Nowadays, one of the hottest issues in the management of the upper third gastric cancer is the role of proximal gastrectomy for early gastric cancer. In this issue of Cancer Research and Treatment, Yoo, et al. presented the long-term results of proximal vs. total gastrectomy for the upper third gastric cancer (9). In this retrospective study including sufficient number of patients, they concluded that the extent of resection for the upper third gastric cancer did not affect long-term survival, but that proximal gastrectomy was associated with an increased risk of reflux esophagitis, anastomotic stricture, and local recurrence. Until now, the prospective randomized trial comparing proximal vs. total gastrectomy for the upper third gastric cancer has never been conducted. But, many retrospective studies demonstrated that proximal gastrectomy for early gastric cancer in the upper third of stomach showed a comparable long-term result to total gastrectomy (10,11).
As discussed in this article, in surgical viewpoint, proximal gastrectomy has some limitation for sufficient lymph node dissection around the pylorus. In addition, some patients who underwent proximal gastrectomy have been found to experience gastroesophageal reflux and consequent esophagitis. Jejunal interposition was one of the most promising techniques for reducing postoperative gastroesophageal reflux (11), but this procedure was complicated and time-consuming (12). Due to limited lymph node dissection, proximal gastrectomy has not been performed as a standard procedure for all of the upper third gastric cancer. Previous report conducted by Yoo et al. revealed that the risk factors for local recurrence following proximal gastrectomy were diffuse type tumor, greater than 5 cm in tumor size, and serosal invasion (13). Therefore, proximal gastrectomy for advanced gastric cancer in the upper third of stomach should be considered very carefully until the result of prospective randomized trials have been available.

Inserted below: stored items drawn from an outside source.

$ cat src/sv/lpcm_dp_pkg.sv
// Shared types and constants for the LPCM depacketizer with stereo output.
package lpcm_dp_pkg;

    localparam int MAX_CHANNELS_DEF = 8;

    // packet header formats
    localparam logic [1:0] FMT_BLURAY = 2'd0;
    localparam logic [1:0] FMT_DVD    = 2'd1;
    localparam logic [1:0] FMT_1394   = 2'd2;

    // sample width codes
    localparam logic [1:0] WID_16 = 2'd0;
    localparam logic [1:0] WID_20 = 2'd1;
    localparam logic [1:0] WID_24 = 2'd2;

    // sample rate codes
    localparam logic [2:0] RATE_48K  = 3'd0;
    localparam logic [2:0] RATE_96K  = 3'd1;
    localparam logic [2:0] RATE_192K = 3'd2;
    localparam logic [2:0] RATE_44K1 = 3'd3;
    localparam logic [2:0] RATE_32K  = 3'd4;

    localparam logic [3:0] CHS_DEF = 4'd2;

    // 0.707 in Q15
    localparam logic [14:0] Q15_GAIN = 15'd23167;

    typedef struct packed {
        logic [7:0] data_byte;
        logic       packet_start;
    } t_in;

    typedef struct packed {
        logic signed [15:0] left_sample;
        logic signed [15:0] right_sample;
        logic [2:0]         rate_code;
        logic [1:0]         width_code;
        logic [3:0]         channel_count;
        logic               header_error;
    } t_out;

    // one complete frame handed from the parser to the mixer
    typedef struct packed {
        logic signed [15:0] c0;
        logic signed [15:0] c1;
        logic signed [17:0] sum_l;
        logic signed [17:0] sum_r;
        logic [3:0]         chs;
        logic [2:0]         rate;
        logic [1:0]         width;
        logic               err;
    } t_frm;

endpackage

$ cat src/sv/lpcm_depacketizer_stereo.sv
// LPCM packet depacketizer: header decode, frame gathering and stereo downmix.
//
// Input channel: one packet byte per transfer (i_in_valid / o_in_stall), with
// packet_start set on the first header byte. i_cfg_we writes the header format
// (Blu-ray, DVD, IEEE1394); write it only while the block is idle.
// Output channel: one stereo frame per complete input frame (o_out_valid /
// i_out_stall), carrying the current rate, width, channel count and error flag.
// Throughput: one byte per cycle, sustained while no stall comes back from
// the output. Each byte passes an input register, the parse stage (header
// decode or sample capture) and the mixer stage (one Q15 multiply per side);
// a frame goes from the frame register into the mixer register to the output.
// A stall at the output fills the mixer register, then the frame register,
// then the input register; only after that is o_in_stall raised.
// Reset (i_rst_n low at a clock edge) empties all stages and restores 16 bit,
// 48 kHz, two channels and the Blu-ray format. No clearing pass is needed.
module lpcm_depacketizer_stereo #(
    parameter int MAX_CHANNELS = lpcm_dp_pkg::MAX_CHANNELS_DEF
) (
    input  logic               i_clk,
    input  logic               i_rst_n,
    input  logic               i_cfg_we,
    input  logic [1:0]         i_cfg_data,
    input  logic               i_in_valid,
    output logic               o_in_stall,
    input  lpcm_dp_pkg::t_in   i_in_data,
    output logic               o_out_valid,
    input  logic               i_out_stall,
    output lpcm_dp_pkg::t_out  o_out_data
);

    logic               frm_valid;
    logic               frm_stall;
    lpcm_dp_pkg::t_frm  frm;

    lpcm_dp_parse #(
        .MAX_CHANNELS (MAX_CHANNELS)
    ) u_parse (
        .i_clk       (i_clk),
        .i_rst_n     (i_rst_n),
        .i_cfg_we    (i_cfg_we),
        .i_cfg_data  (i_cfg_data),
        .i_in_valid  (i_in_valid),
        .o_in_stall  (o_in_stall),
        .i_in_data   (i_in_data),
        .o_frm_valid (frm_valid),
        .i_frm_stall (frm_stall),
        .o_frm       (frm)
    );

    lpcm_dp_mix u_mix (
        .i_clk       (i_clk),
        .i_rst_n     (i_rst_n),
        .i_frm_valid (frm_valid),
        .o_frm_stall (frm_stall),
        .i_frm       (frm),
        .o_out_valid (o_out_valid),
        .i_out_stall (i_out_stall),
        .o_out_data  (o_out_data)
    );

endmodule

$ cat src/sv/lpcm_dp_parse.sv
// Header parser and frame gatherer: one byte per cycle to frames unless stalled.
module lpcm_dp_parse #(
    parameter int MAX_CHANNELS = lpcm_dp_pkg::MAX_CHANNELS_DEF
) (
    input  logic               i_clk,
    input  logic               i_rst_n,
    input  logic               i_cfg_we,
    input  logic [1:0]         i_cfg_data,
    input  logic               i_in_valid,
    output logic               o_in_stall,
    input  lpcm_dp_pkg::t_in   i_in_data,
    output logic               o_frm_valid,
    input  logic               i_frm_stall,
    output lpcm_dp_pkg::t_frm  o_frm
);

    localparam int IDXW = (MAX_CHANNELS > 1) ? $clog2(MAX_CHANNELS) : 1;

    typedef struct packed {
        logic [1:0] width;
        logic [2:0] rate;
        logic [3:0] chs;
        logic       err;
    } t_hdr;

    function automatic t_hdr dec_bluray(input logic [31:0] h);
        t_hdr d;
        d.err = 1'b0;
        unique case (h[7:6])
            2'd1:    d.width = lpcm_dp_pkg::WID_16;
            2'd2:    d.width = lpcm_dp_pkg::WID_20;
            2'd3:    d.width = lpcm_dp_pkg::WID_24;
            default: begin d.width = lpcm_dp_pkg::WID_16; d.err = 1'b1; end
        endcase
        unique case (h[11:8])
            4'd1:    d.rate = lpcm_dp_pkg::RATE_48K;
            4'd4:    d.rate = lpcm_dp_pkg::RATE_96K;
            4'd5:    d.rate = lpcm_dp_pkg::RATE_192K;
            default: begin d.rate = lpcm_dp_pkg::RATE_48K; d.err = 1'b1; end
        endcase
        unique case (h[15:12])
            4'h1:        d.chs = 4'd1;
            4'h3:        d.chs = 4'd2;
            4'h4, 4'h5:  d.chs = 4'd3;
            4'h6, 4'h7:  d.chs = 4'd4;
            4'h8:        d.chs = 4'd5;
            4'h9:        d.chs = 4'd6;
            4'hA:        d.chs = 4'd7;
            4'hB:        d.chs = 4'd8;
            default:     begin d.chs = lpcm_dp_pkg::CHS_DEF; d.err = 1'b1; end
        endcase
        return d;
    endfunction

    function automatic t_hdr dec_1394(input logic [31:0] h);
        t_hdr d;
        d.width = lpcm_dp_pkg::WID_16;
        d.chs   = lpcm_dp_pkg::CHS_DEF;
        d.err   = (h[7:6] != 2'd0) || (h[2:0] > 3'd1);
        unique case (h[5:3])
            3'd1:    d.rate = lpcm_dp_pkg::RATE_44K1;
            3'd2:    d.rate = lpcm_dp_pkg::RATE_48K;
            default: begin d.rate = lpcm_dp_pkg::RATE_48K; d.err = 1'b1; end
        endcase
        return d;
    endfunction

    logic [1:0]             r_fmt;
    logic                   r_in_v;
    lpcm_dp_pkg::t_in       r_in;
    logic [39:0]            r_shift,  n_shift;
    logic [2:0]             r_hbc,    n_hbc;
    logic [1:0]             r_width,  n_width;
    logic [2:0]             r_rate,   n_rate;
    logic [3:0]             r_chs,    n_chs;
    logic                   r_err,    n_err;
    logic [31:0]            r_last,   n_last;
    logic [2:0]             r_sidx,   n_sidx;
    logic [1:0]             r_sbyte,  n_sbyte;
    logic [7:0]             r_hold,   n_hold;
    logic signed [15:0]     r_store [MAX_CHANNELS];
    logic                   r_frm_v;
    lpcm_dp_pkg::t_frm      r_frm;

    logic                   proc_go;
    logic                   in_ready;
    logic                   do_step;
    logic [2:0]             hdr_len;
    logic [2:0]             hbc_e;
    logic [39:0]            shift_e;
    logic [39:0]            shift_new;
    logic [2:0]             hbc_new;
    logic [2:0]             sidx_e;
    logic [1:0]             sbyte_e;
    logic [1:0]             sbyte_last;
    logic                   is_hdr;
    logic                   wr;
    logic [15:0]            wr_data;
    logic                   emit;
    logic [31:0]            h_dvd;
    t_hdr                   hdr;
    logic signed [15:0]     ch_val [8];

    assign proc_go    = !r_frm_v || !i_frm_stall;
    assign in_ready   = !r_in_v || proc_go;
    assign do_step    = r_in_v && proc_go;
    assign o_in_stall = !in_ready;

    always_comb begin
        unique case (r_fmt)
            lpcm_dp_pkg::FMT_BLURAY, lpcm_dp_pkg::FMT_1394: hdr_len = 3'd4;
            lpcm_dp_pkg::FMT_DVD:                           hdr_len = 3'd5;
            default:                                        hdr_len = 3'd0;
        endcase
        // a packet mark restarts header and frame gathering
        hbc_e     = r_in.packet_start ? 3'd0  : r_hbc;
        shift_e   = r_in.packet_start ? 40'd0 : r_shift;
        sidx_e    = r_in.packet_start ? 3'd0  : r_sidx;
        sbyte_e   = r_in.packet_start ? 2'd0  : r_sbyte;
        is_hdr    = hbc_e < hdr_len;
        shift_new = {shift_e[31:0], r_in.data_byte};
        hbc_new   = hbc_e + 3'd1;
        h_dvd     = {8'h00, shift_new[23:22], 6'h00, shift_new[15:0]};
        sbyte_last = (r_width == lpcm_dp_pkg::WID_16) ? 2'd1 : 2'd2;
        wr        = !is_hdr && (sbyte_e == 2'd1) && (32'(sidx_e) < MAX_CHANNELS);
        wr_data   = {r_hold, r_in.data_byte};
        hdr       = (r_fmt == lpcm_dp_pkg::FMT_BLURAY) ? dec_bluray(shift_new[31:0])
                                                       : dec_1394(shift_new[31:0]);

        n_shift = r_shift;
        n_hbc   = r_hbc;
        n_width = r_width;
        n_rate  = r_rate;
        n_chs   = r_chs;
        n_err   = r_err;
        n_last  = r_last;
        n_sidx  = r_sidx;
        n_sbyte = r_sbyte;
        n_hold  = r_hold;
        emit    = 1'b0;

        if (is_hdr) begin
            n_shift = shift_new;
            n_hbc   = hbc_new;
            n_sidx  = 3'd0;
            n_sbyte = 2'd0;
            if (hbc_new == hdr_len) begin
                if (r_fmt == lpcm_dp_pkg::FMT_DVD) begin
                    if (h_dvd != r_last) begin
                        n_last = h_dvd;
                        n_err  = 1'b0;
                        priority if (h_dvd[15:14] == 2'b10) n_width = lpcm_dp_pkg::WID_24;
                        else if (h_dvd[15:14] == 2'b01)     n_width = lpcm_dp_pkg::WID_20;
                        else                                n_width = lpcm_dp_pkg::WID_16;
                        unique case (h_dvd[13:12])
                            2'd0:    n_rate = lpcm_dp_pkg::RATE_48K;
                            2'd1:    n_rate = lpcm_dp_pkg::RATE_96K;
                            2'd2:    n_rate = lpcm_dp_pkg::RATE_44K1;
                            default: n_rate = lpcm_dp_pkg::RATE_32K;
                        endcase
                    end
                    // DVD channel count is taken from every header
                    n_chs = {1'b0, shift_new[10:8]} + 4'd1;
                end else if (shift_new[31:0] != r_last) begin
                    n_last  = shift_new[31:0];
                    n_width = hdr.width;
                    n_rate  = hdr.rate;
                    n_chs   = hdr.chs;
                    n_err   = hdr.err;
                end
            end
        end else begin
            n_shift = shift_e;
            n_hbc   = hbc_e;
            if (sbyte_e == 2'd0) begin
                n_hold = r_in.data_byte;
            end
            if (sbyte_e == sbyte_last) begin
                if ({1'b0, sidx_e} + 4'd1 == r_chs) begin
                    emit    = 1'b1;
                    n_sidx  = 3'd0;
                    n_sbyte = 2'd0;
                end else begin
                    n_sidx  = sidx_e + 3'd1;
                    n_sbyte = 2'd0;
                end
            end else begin
                n_sidx  = sidx_e;
                n_sbyte = sbyte_e + 2'd1;
            end
        end

        // frame channels, bypassing the sample being written this cycle
        for (int k = 0; k < 8; k++) begin
            ch_val[k] = 16'sd0;
        end
        for (int k = 0; k < MAX_CHANNELS; k++) begin
            if (4'(k) < r_chs) begin
                ch_val[k] = (wr && (sidx_e == 3'(k))) ? $signed(wr_data)
                                                      : r_store[IDXW'(k)];
            end
        end
    end

    always_ff @(posedge i_clk) begin
        if (!i_rst_n) begin
            r_fmt   <= lpcm_dp_pkg::FMT_BLURAY;
            r_in_v  <= 1'b0;
            r_shift <= 40'd0;
            r_hbc   <= 3'd0;
            r_width <= lpcm_dp_pkg::WID_16;
            r_rate  <= lpcm_dp_pkg::RATE_48K;
            r_chs   <= lpcm_dp_pkg::CHS_DEF;
            r_err   <= 1'b0;
            r_last  <= 32'd0;
            r_sidx  <= 3'd0;
            r_sbyte <= 2'd0;
            r_frm_v <= 1'b0;
        end else begin
            if (i_cfg_we) begin
                r_fmt <= i_cfg_data;
            end
            if (in_ready) begin
                r_in_v <= i_in_valid;
            end
            if (do_step) begin
                r_shift <= n_shift;
                r_hbc   <= n_hbc;
                r_width <= n_width;
                r_rate  <= n_rate;
                r_chs   <= n_chs;
                r_err   <= n_err;
                r_last  <= n_last;
                r_sidx  <= n_sidx;
                r_sbyte <= n_sbyte;
            end
            if (proc_go) begin
                r_frm_v <= do_step && emit;
            end
        end
    end

    always_ff @(posedge i_clk) begin
        if (in_ready) begin
            r_in <= i_in_data;
        end
        if (do_step) begin
            r_hold <= n_hold;
            if (wr) begin
                r_store[sidx_e[IDXW-1:0]] <= $signed(wr_data);
            end
        end
        if (do_step && emit) begin
            r_frm.c0    <= ch_val[0];
            r_frm.c1    <= ch_val[1];
            r_frm.sum_l <= 18'(ch_val[2]) + 18'(ch_val[3]) + 18'(ch_val[6]);
            r_frm.sum_r <= 18'(ch_val[2]) + 18'(ch_val[4]) + 18'(ch_val[7]);
            r_frm.chs   <= r_chs;
            r_frm.rate  <= r_rate;
            r_frm.width <= r_width;
            r_frm.err   <= r_err;
        end
    end

    assign o_frm_valid = r_frm_v;
    assign o_frm       = r_frm;

endmodule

This finding is quite different from the treatment result of distal gastric cancer. In distal gastric cancer, 3 prospective randomized trials confirmed that total gastrectomy did not improve survival rates comparing to the distal subtotal gastrectomy as long as clear resection margin were achievable with subtotal gastrectomy (14~16).
Another possible explanation for the relatively frequent local recurrence pattern after proximal gastrectomy can be the role of gastrin for cancer recurrence. Gastrin is known as a growth factor for cancer cells of the gastrointestinal tract. Half of proximal gastrectomy patients exhibit hypergastrinemia and more than half of gastric cancer tissues express gastrin/CCKB receptor and gastrin can stimulate growth of gastric cancer cells with gastrin/CCKB receptor (17). Hypergastremia induced by proximal gastrectomy may enhance recurrence of gastric cancer.
In summary, although we can save distal stomach by performing proximal gastrectomy for the upper third gastric cancer, it should be considered only in early gastric cancer because of the insufficient regional lymph node dissection, relatively high postoperative complication rate.